*** Opening of Supplied information ***
Background: an optimization exercise with open tools, aiming at small area, a short achievable clock period and few clock cycles. Do not read the settings as production practice. The RTL was checked by simulation tests, not by an equivalence proof against the original design. Power is estimated from default activity; no workload was simulated.

**design.v**
```verilog
`timescale 1ns/1ps
`default_nettype none
package isaPkg;
    typedef enum logic [1:0] {
        aluReg  = 2'b00,
        aluImm  = 2'b01,
        branch  = 2'b10,
        special = 2'b11
    } instrClass;
    typedef enum logic [3:0] {
        opAdd  = 4'd0,
        opSub  = 4'd1,
        opAnd  = 4'd2,
        opOr   = 4'd3,
        opXor  = 4'd4,
        opNot  = 4'd5,
        opShl  = 4'd6,
        opSra  = 4'd7,
        opSrl  = 4'd8,
        opPass = 4'd9
    } aluOp;
    typedef enum logic [1:0] {
        condAlways      = 2'b00,
        condNegative    = 2'b01,
        condNonNegative = 2'b10,
        condZero        = 2'b11
    } branchCond;
    typedef enum logic [3:0] {
        kindLoad  = 4'b1100,
        kindStore = 4'b1101,
        kindOut   = 4'b1111
    } specialKind;
    typedef struct packed {
        instrClass                      cls;
        aluOp                           op;
        logic [4-1:0] rs;
        logic [4-1:0] rt;
        logic [4-1:0] rd;
        logic [14-1:0]      imm;
    } aluFields;
    typedef struct packed {
        instrClass                      cls;
        logic [1:0]                     kind;
        logic [1:0]                     variant;
        logic [4-1:0] rs;
        logic [4-1:0] rt;
        logic [4-1:0] rd;
        logic [14-1:0]      imm;
    } ctlFields;
    typedef union packed {
        aluFields aluForm;
        ctlFields ctlForm;
    } instrWord;
endpackage
`default_nettype wire
`timescale 1ns/1ps
`default_nettype none
package ctrlPkg;
    typedef enum logic [2:0] {
        fetch     = 3'd0,
        decode    = 3'd1,
        execute   = 3'd2,
        memory    = 3'd3,
        writeback = 3'd4
    } cpuState;
    typedef enum logic {
        regA   = 1'b0,
        nextPc = 1'b1
    } operandA;
    typedef enum logic {
        regB      = 1'b0,
        immediate = 1'b1
    } operandB;
endpackage
`default_nettype wire
`timescale 1ns/1ps
`default_nettype none
module claAdder (
    input  logic [32-1:0] a,
    input  logic [32-1:0] b,
    input  logic                       carryIn,
    output logic [32-1:0] sum
);
    localparam int Groups = 32 / 4;
    logic [Groups-1:0] groupCarry;
    assign groupCarry[0] = carryIn;
    for (genvar g = 0; g < Groups; g++) begin : genGroup
        logic [3:0] p;
        logic [3:0] gen;
        logic [3:0] c;
        assign p = a[4*g +: 4] ^ b[4*g +: 4];
        assign gen = a[4*g +: 4] & b[4*g +: 4];
        assign c[0] = groupCarry[g];
        assign c[1] = gen[0] | (p[0] & c[0]);
        assign c[2] = gen[1] | (p[1] & gen[0]) | (p[1] & p[0] & c[0]);
        assign c[3] = gen[2] | (p[2] & gen[1]) | (p[2] & p[1] & gen[0])
                    | (p[2] & p[1] & p[0] & c[0]);
        assign sum[4*g +: 4] = p ^ c;
        if (g < Groups - 1) begin : genChain
            logic groupGen;
            logic groupProp;
            assign groupGen = gen[3] | (p[3] & gen[2]) | (p[3] & p[2] & gen[1])
                            | (p[3] & p[2] & p[1] & gen[0]);
            assign groupProp = &p;
            assign groupCarry[g+1] = groupGen | (groupProp & c[0]);
        end
    end
endmodule
`default_nettype wire
`timescale 1ns/1ps
`default_nettype none
module alu (
    input  isaPkg::aluOp               func,
    input  logic [32-1:0] opA,
    input  logic [32-1:0] opB,
    output logic [32-1:0] result
);
    logic                       isSub;
    logic [32-1:0] adderB;
    logic [32-1:0] adderSum;
    logic                       shiftOne;
    assign isSub = (func == isaPkg::opSub);
    assign adderB = isSub ? ~opB : opB;
    claAdder adder_i (
        .a      (opA),
        .b      (adderB),
        .carryIn(isSub),
        .sum    (adderSum)
    );
    assign shiftOne = opB[0];
    always_comb begin
        result = '0;
        case (func)
            isaPkg::opAdd,
            isaPkg::opSub:  result = adderSum;
            isaPkg::opAnd:  result = opA & opB;
            isaPkg::opOr:   result = opA | opB;
            isaPkg::opXor:  result = opA ^ opB;
            isaPkg::opNot:  result = ~opA;
            isaPkg::opShl:  result = shiftOne ? {opA[32-2:0], 1'b0} : opA;
            isaPkg::opSra: begin
                result = shiftOne ? {opA[32-1], opA[32-1:1]} : opA;
            end
            isaPkg::opSrl:  result = shiftOne ? {1'b0, opA[32-1:1]} : opA;
            isaPkg::opPass: result = opB;
            default:        result = '0;
        endcase
    end
endmodule
`default_nettype wire
`timescale 1ns/1ps
`default_nettype none
module regFile (
    input  logic                           clk,
    input  logic                           reset,
    input  logic [4-1:0] rsIdx,
    input  logic [4-1:0] rtIdx,
    input  logic [4-1:0] rdIdx,
    input  logic                           writeEn,
    input  logic [32-1:0]     writeData,
    output logic [32-1:0]     rsData,
    output logic [32-1:0]     rtData
);
    logic [32-1:0] regs [16];
    always_ff @(posedge clk) begin
        if (reset) begin
            for (int i = 0; i < 16; i++) begin
                regs[i] <= '0;
            end
        end else if (writeEn) begin
            regs[rdIdx] <= writeData;
        end
    end
    always_ff @(posedge clk) begin
        rsData <= regs[rsIdx];
        rtData <= regs[rtIdx];
    end
endmodule
`default_nettype wire
`timescale 1ns/1ps
`default_nettype none
module controlUnit (
    input  logic             clk,
    input  logic             reset,
    input  isaPkg::instrWord instr,
    input  logic             condMet,
    input  logic             wbAck,
    output logic             wbCyc,
    output logic             wbStb,
    output logic             wbWe,
    output logic             irLoad,
    output logic             abLoad,
    output logic             aluOutLoad,
    output logic             lmdLoad,
    output logic             regWrite,
    output logic             pcLoad,
    output logic             busUseAlu,
    output logic             outValid,
    output ctrlPkg::operandA selA,
    output ctrlPkg::operandB selB,
    output isaPkg::aluOp     aluFunc
);
    ctrlPkg::cpuState   state;
    logic [3:0]         kind;
    logic               isAluClass;
    logic               isBranch;
    logic               isSpecial;
    logic               isLoad;
    logic               isStore;
    logic               isOut;
    logic               busDone;
    assign kind = {instr.ctlForm.kind, instr.ctlForm.variant};
    assign isAluClass = (instr.aluForm.cls == isaPkg::aluReg)
                     || (instr.aluForm.cls == isaPkg::aluImm);
    assign isBranch = (instr.aluForm.cls == isaPkg::branch);
    assign isSpecial = (instr.aluForm.cls == isaPkg::special);
    assign isLoad = isSpecial && (kind == isaPkg::kindLoad);
    assign isStore = isSpecial && (kind == isaPkg::kindStore);
    assign isOut = isSpecial && (kind == isaPkg::kindOut);
    assign busDone = wbCyc && wbAck;
    assign wbStb = wbCyc;
    always_ff @(posedge clk) begin
        if (reset) begin
            state <= ctrlPkg::fetch;
            wbCyc <= 1'b0;
            wbWe <= 1'b0;
        end else begin
            case (state)
                ctrlPkg::fetch: begin
                    if (busDone) begin
                        wbCyc <= 1'b0;
                        state <= ctrlPkg::decode;
                    end else if (!wbCyc) begin
                        wbCyc <= 1'b1;
                    end
                end
                ctrlPkg::decode: begin
                    state <= ctrlPkg::execute;
                end
                ctrlPkg::execute: begin
                    if (isLoad || isStore) begin
                        wbCyc <= 1'b1;
                        wbWe <= isStore;
                        state <= ctrlPkg::memory;
                    end else begin
                        state <= ctrlPkg::writeback;
                    end
                end
                ctrlPkg::memory: begin
                    if (busDone) begin
                        wbCyc <= 1'b0;
                        wbWe <= 1'b0;
                        state <= ctrlPkg::writeback;
                    end
                end
                ctrlPkg::writeback: begin
                    wbCyc <= 1'b1;
                    state <= ctrlPkg::fetch;
                end
                default: begin
                    state <= ctrlPkg::fetch;
                end
            endcase
        end
    end
    assign irLoad = (state == ctrlPkg::fetch) && busDone;
    assign abLoad = (state == ctrlPkg::decode);
    assign aluOutLoad = (state == ctrlPkg::execute);
    assign lmdLoad = (state == ctrlPkg::memory) && busDone && isLoad;
    assign regWrite = (state == ctrlPkg::writeback) && (isAluClass || isLoad);
    assign pcLoad = (state == ctrlPkg::writeback);
    assign outValid = (state == ctrlPkg::writeback) && isOut;
    assign busUseAlu = (state == ctrlPkg::memory)
                    || ((state == ctrlPkg::writeback) && isBranch && condMet);
    always_comb begin
        selA = ctrlPkg::regA;
        selB = ctrlPkg::regB;
        aluFunc = isaPkg::opAdd;
        case (instr.aluForm.cls)
            isaPkg::aluReg: begin
                aluFunc = instr.aluForm.op;
            end
            isaPkg::aluImm: begin
                selB = ctrlPkg::immediate;
                aluFunc = instr.aluForm.op;
            end
            isaPkg::branch: begin
                selA = ctrlPkg::nextPc;
                selB = ctrlPkg::immediate;
            end
            default: begin
                if (isLoad || isStore) begin
                    selB = ctrlPkg::immediate;
                end
            end
        endcase
    end
endmodule
`default_nettype wire
`timescale 1ns/1ps
`default_nettype none
module datapath (
    input  logic                       clk,
    input  logic                       reset,
    input  logic                       irLoad,
    input  logic                       abLoad,
    input  logic                       aluOutLoad,
    input  logic                       lmdLoad,
    input  logic                       regWrite,
    input  logic                       pcLoad,
    input  logic                       busUseAlu,
    input  ctrlPkg::operandA           selA,
    input  ctrlPkg::operandB           selB,
    input  isaPkg::aluOp               aluFunc,
    input  logic [32-1:0] wbDatR,
    output isaPkg::instrWord           instr,
    output logic                       condMet,
    output logic [32-1:0] wbAdr,
    output logic [32-1:0] wbDatW,
    output logic [32-1:0] outData
);
    logic [32-1:0]     pc;
    logic [32-1:0]     npc;
    logic [32-1:0]     aReg;
    logic [32-1:0]     bReg;
    logic [32-1:0]     aluOut;
    logic [32-1:0]     lmd;
    logic                           useLmd;
    isaPkg::instrWord               fetched;
    logic [4-1:0] rsIdx;
    logic [4-1:0] rtIdx;
    logic [32-1:0]     rsData;
    logic [32-1:0]     rtData;
    logic [32-1:0]     immExt;
    logic [32-1:0]     aluA;
    logic [32-1:0]     aluB;
    logic [32-1:0]     aluResult;
    logic [32-1:0]     writeData;
    always_ff @(posedge clk) begin
        if (reset) begin
            pc <= 32'h0000_0000;
            useLmd <= 1'b0;
        end else begin
            if (pcLoad) begin
                pc <= busUseAlu ? aluOut : npc;
            end
            if (irLoad) begin
                useLmd <= 1'b0;
            end else if (lmdLoad) begin
                useLmd <= 1'b1;
            end
        end
    end
    always_ff @(posedge clk) begin
        if (irLoad) begin
            instr <= wbDatR;
            npc <= pc + 32'd4;
        end
        if (abLoad) begin
            aReg <= rsData;
            bReg <= rtData;
        end
        if (aluOutLoad) begin
            aluOut <= aluResult;
        end
        if (lmdLoad) begin
            lmd <= wbDatR;
        end
    end
    assign fetched = wbDatR;
    assign rsIdx = irLoad ? fetched.aluForm.rs : instr.aluForm.rs;
    assign rtIdx = irLoad ? fetched.aluForm.rt : instr.aluForm.rt;
    assign writeData = useLmd ? lmd : aluOut;
    regFile regFile_i (
        .clk      (clk),
        .reset    (reset),
        .rsIdx    (rsIdx),
        .rtIdx    (rtIdx),
        .rdIdx    (instr.aluForm.rd),
        .writeEn  (regWrite),
        .writeData(writeData),
        .rsData   (rsData),
        .rtData   (rtData)
    );
    assign immExt = {{(32 - 14){instr.aluForm.imm[14-1]}},
                     instr.aluForm.imm};
    assign aluA = (selA == ctrlPkg::nextPc) ? npc : aReg;
    assign aluB = (selB == ctrlPkg::immediate) ? immExt : bReg;
    alu alu_i (
        .func  (aluFunc),
        .opA   (aluA),
        .opB   (aluB),
        .result(aluResult)
    );
    always_comb begin
        case (instr.ctlForm.variant)
            isaPkg::condAlways:      condMet = 1'b1;
            isaPkg::condNegative:    condMet = aReg[32-1];
            isaPkg::condNonNegative: condMet = !aReg[32-1];
            default:                 condMet = (aReg == '0);
        endcase
    end
    assign wbAdr = busUseAlu ? aluOut : pc;
    assign wbDatW = bReg;
    assign outData = aluOut;
endmodule
`default_nettype wire
`timescale 1ns/1ps
`default_nettype none
module cpuTop (
    input  logic                       clk,
    input  logic                       reset,
    output logic [32-1:0] wbAdr,
    output logic [32-1:0] wbDatW,
    output logic                       wbWe,
    output logic                       wbCyc,
    output logic                       wbStb,
    input  logic [32-1:0] wbDatR,
    input  logic                       wbAck,
    output logic                       outValid,
    output logic [32-1:0] outData
);
    isaPkg::instrWord instr;
    logic             condMet;
    logic             irLoad;
    logic             abLoad;
    logic             aluOutLoad;
    logic             lmdLoad;
    logic             regWrite;
    logic             pcLoad;
    logic             busUseAlu;
    ctrlPkg::operandA selA;
    ctrlPkg::operandB selB;
    isaPkg::aluOp     aluFunc;
    controlUnit controlUnit_i (
        .clk       (clk),
        .reset     (reset),
        .instr     (instr),
        .condMet   (condMet),
        .wbAck     (wbAck),
        .wbCyc     (wbCyc),
        .wbStb     (wbStb),
        .wbWe      (wbWe),
        .irLoad    (irLoad),
        .abLoad    (abLoad),
        .aluOutLoad(aluOutLoad),
        .lmdLoad   (lmdLoad),
        .regWrite  (regWrite),
        .pcLoad    (pcLoad),
        .busUseAlu (busUseAlu),
        .outValid  (outValid),
        .selA      (selA),
        .selB      (selB),
        .aluFunc   (aluFunc)
    );
    datapath datapath_i (
        .clk       (clk),
        .reset     (reset),
        .irLoad    (irLoad),
        .abLoad    (abLoad),
        .aluOutLoad(aluOutLoad),
        .lmdLoad   (lmdLoad),
        .regWrite  (regWrite),
        .pcLoad    (pcLoad),
        .busUseAlu (busUseAlu),
        .selA      (selA),
        .selB      (selB),
        .aluFunc   (aluFunc),
        .wbDatR    (wbDatR),
        .instr     (instr),
        .condMet   (condMet),
        .wbAdr     (wbAdr),
        .wbDatW    (wbDatW),
        .outData   (outData)
    );
endmodule
`default_nettype wire
```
*** Close of Supplied information ***
● Work order
Lines containing "aluOutLoad": tally them across the records above and give the total alone.

● Task answer
7